# [TASK DIRECTIONS]
Could you set down exactly the lines in the records below between the line holding "drives the table." and the line holding "if (bus.abort) begin", inclusive?
[RECORDS FOR THE EXERCISE — start]
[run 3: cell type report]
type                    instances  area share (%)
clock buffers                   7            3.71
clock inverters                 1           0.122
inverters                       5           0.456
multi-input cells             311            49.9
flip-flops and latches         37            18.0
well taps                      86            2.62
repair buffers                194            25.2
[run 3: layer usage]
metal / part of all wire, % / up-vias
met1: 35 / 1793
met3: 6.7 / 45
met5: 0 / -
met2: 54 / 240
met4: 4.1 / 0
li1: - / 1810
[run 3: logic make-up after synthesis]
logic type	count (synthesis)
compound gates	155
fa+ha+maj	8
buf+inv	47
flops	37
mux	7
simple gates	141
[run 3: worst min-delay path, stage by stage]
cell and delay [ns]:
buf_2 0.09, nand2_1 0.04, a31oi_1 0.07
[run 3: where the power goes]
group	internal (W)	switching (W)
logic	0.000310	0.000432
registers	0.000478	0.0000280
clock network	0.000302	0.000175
==> src/rtl/morse_pkg.sv <==
// Shared types and default letter table (A-H) for the Morse player.
// Patterns are left-aligned in 16-bit slots: bit 15 is the first unit played.
package morse_pkg;

  typedef enum logic [1:0] {
    S_IDLE = 2'd0,
    S_PLAY = 2'd1,
    S_GAP  = 2'd2
  } state_e;

  localparam int DEF_NUM_LETTERS = 8;
  localparam int DEF_MAX_LEN     = 16;
  localparam int DEF_LEN_W       = 5;

  // Letter i sits at slot i, so the concatenation lists H first and A last.
  localparam logic [DEF_NUM_LETTERS*DEF_MAX_LEN-1:0] DEF_PATTERNS = {
    16'hAA00,  // H 1010101
    16'hEE80,  // G 111011101
    16'hAE80,  // F 101011101
    16'h8000,  // E 1
    16'hEA00,  // D 1110101
    16'hEBA0,  // C 11101011101
    16'hEA80,  // B 111010101
    16'hB800   // A 10111
  };

  localparam logic [DEF_NUM_LETTERS*DEF_LEN_W-1:0] DEF_LENGTHS = {
    5'd7, 5'd9, 5'd9, 5'd1, 5'd7, 5'd11, 5'd9, 5'd5
  };

  function automatic int clog2(input int value);
    int r;
    r = 0;
    while ((1 << r) < value) r++;
    return r;
  endfunction

endpackage

==> src/rtl/morse_player_if.sv <==
// Control/status bundle between the switch/key front end and the Morse player.
interface morse_player_if #(
  parameter int SEL_W = 3
) ();
  logic             start;
  logic             abort;
  logic [SEL_W-1:0] sel;
  logic             repeat_en;
  logic             out;
  logic             busy;
  logic             done;

  modport master (output start, abort, sel, repeat_en, input out, busy, done);
  modport slave  (input start, abort, sel, repeat_en, output out, busy, done);
endinterface

==> src/rtl/morse_unit_timer.sv <==
// Free-running unit counter; tick marks the last cycle of each Morse unit.
module morse_unit_timer #(
  parameter int UNIT_CYCLES = 25000000,
  parameter int UNIT_W      = 25
) (
  input  logic clock,
  input  logic areset,
  input  logic clear,
  input  logic run,
  output logic tick
);

  localparam logic [UNIT_W-1:0] LAST = UNIT_W'(UNIT_CYCLES - 1);

  logic [UNIT_W-1:0] r_cnt;

  assign tick = run && (r_cnt == LAST);

  // NOTE: sequential state uses <= so every flop samples pre-edge values.
  always_ff @(posedge clock or posedge areset) begin
    if (areset)     r_cnt <= '0;
    else if (clear) r_cnt <= '0;
    else if (run)   r_cnt <= tick ? '0 : r_cnt + UNIT_W'(1);
  end

endmodule

==> src/rtl/morse_player.sv <==
// Plays one letter from a packed pattern table on a registered on/off output,
// with abort, busy/done status and an optional repeat mode with a forced-off gap.
module morse_player
  import morse_pkg::*;
#(
  parameter int NUM_LETTERS = 8,
  parameter int SEL_W       = 3,
  parameter int MAX_LEN     = 16,
  parameter int LEN_W       = 5,
  parameter int UNIT_CYCLES = 25000000,
  parameter int UNIT_W      = 25,
  parameter int GAP_UNITS   = 3,
  parameter logic [NUM_LETTERS*MAX_LEN-1:0] PATTERNS = DEF_PATTERNS,
  parameter logic [NUM_LETTERS*LEN_W-1:0]   LENGTHS  = DEF_LENGTHS
) (
  input logic           clock,
  input logic           areset,
  morse_player_if.slave bus
);

  localparam int GAP_W = (GAP_UNITS > 1) ? clog2(GAP_UNITS) : 1;

  state_e             r_state, w_state_nxt;
  logic [SEL_W-1:0]   r_sel, w_lk_sel;
  logic [LEN_W-1:0]   r_idx, w_idx_nxt, w_len;
  logic [GAP_W-1:0]   r_gap, w_gap_nxt;
  logic [MAX_LEN-1:0] w_pat, w_mask;
  logic               r_out, r_busy, r_done;
  logic               w_out_nxt, w_done_nxt, w_load, w_tick;

  morse_unit_timer #(
    .UNIT_CYCLES(UNIT_CYCLES),
    .UNIT_W     (UNIT_W)
  ) u_timer (
    .clock (clock),
    .areset(areset),
    .clear (bus.abort || (r_state == S_IDLE)),
    .run   (r_state != S_IDLE),
    .tick  (w_tick)
  );

  assign w_load   = (r_state == S_IDLE) && bus.start && !bus.abort;
  // Live sel only matters when idle; once playing, the latched copy drives the table.
  assign w_lk_sel = (r_state == S_IDLE) ? bus.sel : r_sel;

  always_comb begin
    w_pat = '0;
    w_len = '0;
    for (int k = 0; k < NUM_LETTERS; k++) begin
      if (w_lk_sel == SEL_W'(k)) begin
        w_pat = PATTERNS[k*MAX_LEN +: MAX_LEN];
        w_len = LENGTHS[k*LEN_W +: LEN_W];
      end
    end
    if (w_len > LEN_W'(MAX_LEN)) w_len = LEN_W'(MAX_LEN);
  end

  // NOTE: every always_comb output gets a default first so no latch is inferred.
  always_comb begin
    w_state_nxt = r_state;
    w_idx_nxt   = r_idx;
    w_gap_nxt   = r_gap;
    w_done_nxt  = 1'b0;
    if (bus.abort) begin
      w_state_nxt = S_IDLE;
      w_idx_nxt   = '0;
      w_gap_nxt   = '0;
    end else begin
      unique case (r_state)
        S_IDLE: begin
          if (w_load) begin
            w_idx_nxt = '0;
            if (w_len == '0) w_done_nxt  = 1'b1;
            else             w_state_nxt = S_PLAY;
          end
        end
        S_PLAY: begin
          if (w_tick) begin
            if (r_idx == w_len - LEN_W'(1)) begin
              w_idx_nxt = '0;
              w_gap_nxt = '0;
              if (bus.repeat_en) begin
                w_state_nxt = S_GAP;
              end else begin
                w_state_nxt = S_IDLE;
                w_done_nxt  = 1'b1;
              end
            end else begin
              w_idx_nxt = r_idx + LEN_W'(1);
            end
          end
        end
        S_GAP: begin
          if (w_tick) begin
            if (r_gap == GAP_W'(GAP_UNITS - 1)) begin
              w_state_nxt = S_PLAY;
              w_idx_nxt   = '0;
              w_gap_nxt   = '0;
            end else begin
              w_gap_nxt = r_gap + GAP_W'(1);
            end
          end
        end
        default: w_state_nxt = S_IDLE;
      endcase
    end
  end

  assign w_mask    = {1'b1, {(MAX_LEN-1){1'b0}}} >> w_idx_nxt;
  assign w_out_nxt = (w_state_nxt == S_PLAY) && |(w_pat & w_mask);

  always_ff @(posedge clock or posedge areset) begin
    if (areset) begin
      r_state <= S_IDLE;
      r_idx   <= '0;
      r_gap   <= '0;
      r_sel   <= '0;
      r_out   <= 1'b0;
      r_busy  <= 1'b0;
      r_done  <= 1'b0;
    end else begin
      r_state <= w_state_nxt;
      r_idx   <= w_idx_nxt;
      r_gap   <= w_gap_nxt;
      if (w_load) r_sel <= bus.sel;
      r_out   <= w_out_nxt;
      r_busy  <= (w_state_nxt != S_IDLE);
      r_done  <= w_done_nxt;
    end
  end

  assign bus.out  = r_out;
  assign bus.busy = r_busy;
  assign bus.done = r_done;

endmodule
$ cat src/flat_wrapper.sv
// flat-port wrapper written by rule: the top's interface ports become plain ports
module instr_encoder_flat 
#(
   parameter int ADDR_W    = 8,
   parameter int BASE_ADDR = 0
)
  (clock, reset, start, count, full, err, err_sticky, bus_req_valid, bus_req_op, bus_req_rd, bus_req_rs1, bus_req_rs2, bus_req_imm, bus_req_ready, bus_mem_we, bus_mem_addr, bus_mem_wdata);
  instr_encoder_if #(.ADDR_W(ADDR_W)) bus_i ();
  input  logic clock;
  input  logic reset;
  input  logic start;
  output logic [ADDR_W:0] count;
  output logic full;
  output logic err;
  output logic err_sticky;
  input wire logic [$bits(bus_i.req_valid)-1:0] bus_req_valid;
  input wire logic [$bits(bus_i.req_op)-1:0] bus_req_op;
  input wire logic [$bits(bus_i.req_rd)-1:0] bus_req_rd;
  input wire logic [$bits(bus_i.req_rs1)-1:0] bus_req_rs1;
  input wire logic [$bits(bus_i.req_rs2)-1:0] bus_req_rs2;
  input wire logic [$bits(bus_i.req_imm)-1:0] bus_req_imm;
  output wire logic [$bits(bus_i.req_ready)-1:0] bus_req_ready;
  output wire logic [$bits(bus_i.mem_we)-1:0] bus_mem_we;
  output wire logic [$bits(bus_i.mem_addr)-1:0] bus_mem_addr;
  output wire logic [$bits(bus_i.mem_wdata)-1:0] bus_mem_wdata;
  assign bus_i.req_valid = bus_req_valid;
  assign bus_i.req_op = bus_req_op;
  assign bus_i.req_rd = bus_req_rd;
  assign bus_i.req_rs1 = bus_req_rs1;
  assign bus_i.req_rs2 = bus_req_rs2;
  assign bus_i.req_imm = bus_req_imm;
  assign bus_req_ready = bus_i.req_ready;
  assign bus_mem_we = bus_i.mem_we;
  assign bus_mem_addr = bus_i.mem_addr;
  assign bus_mem_wdata = bus_i.mem_wdata;
  instr_encoder #(.ADDR_W(ADDR_W), .BASE_ADDR(BASE_ADDR)) u_core (.clock(clock), .reset(reset), .start(start), .bus(bus_i), .count(count), .full(full), .err(err), .err_sticky(err_sticky));
endmodule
[RECORDS FOR THE EXERCISE — finish]
# [SOLUTION FOR THIS TASK]
  // Live sel only matters when idle; once playing, the latched copy drives the table.
  assign w_lk_sel = (r_state == S_IDLE) ? bus.sel : r_sel;

  always_comb begin
    w_pat = '0;
    w_len = '0;
    for (int k = 0; k < NUM_LETTERS; k++) begin
      if (w_lk_sel == SEL_W'(k)) begin
        w_pat = PATTERNS[k*MAX_LEN +: MAX_LEN];
        w_len = LENGTHS[k*LEN_W +: LEN_W];
      end
    end
    if (w_len > LEN_W'(MAX_LEN)) w_len = LEN_W'(MAX_LEN);
  end

  // NOTE: every always_comb output gets a default first so no latch is inferred.
  always_comb begin
    w_state_nxt = r_state;
    w_idx_nxt   = r_idx;
    w_gap_nxt   = r_gap;
    w_done_nxt  = 1'b0;
    if (bus.abort) begin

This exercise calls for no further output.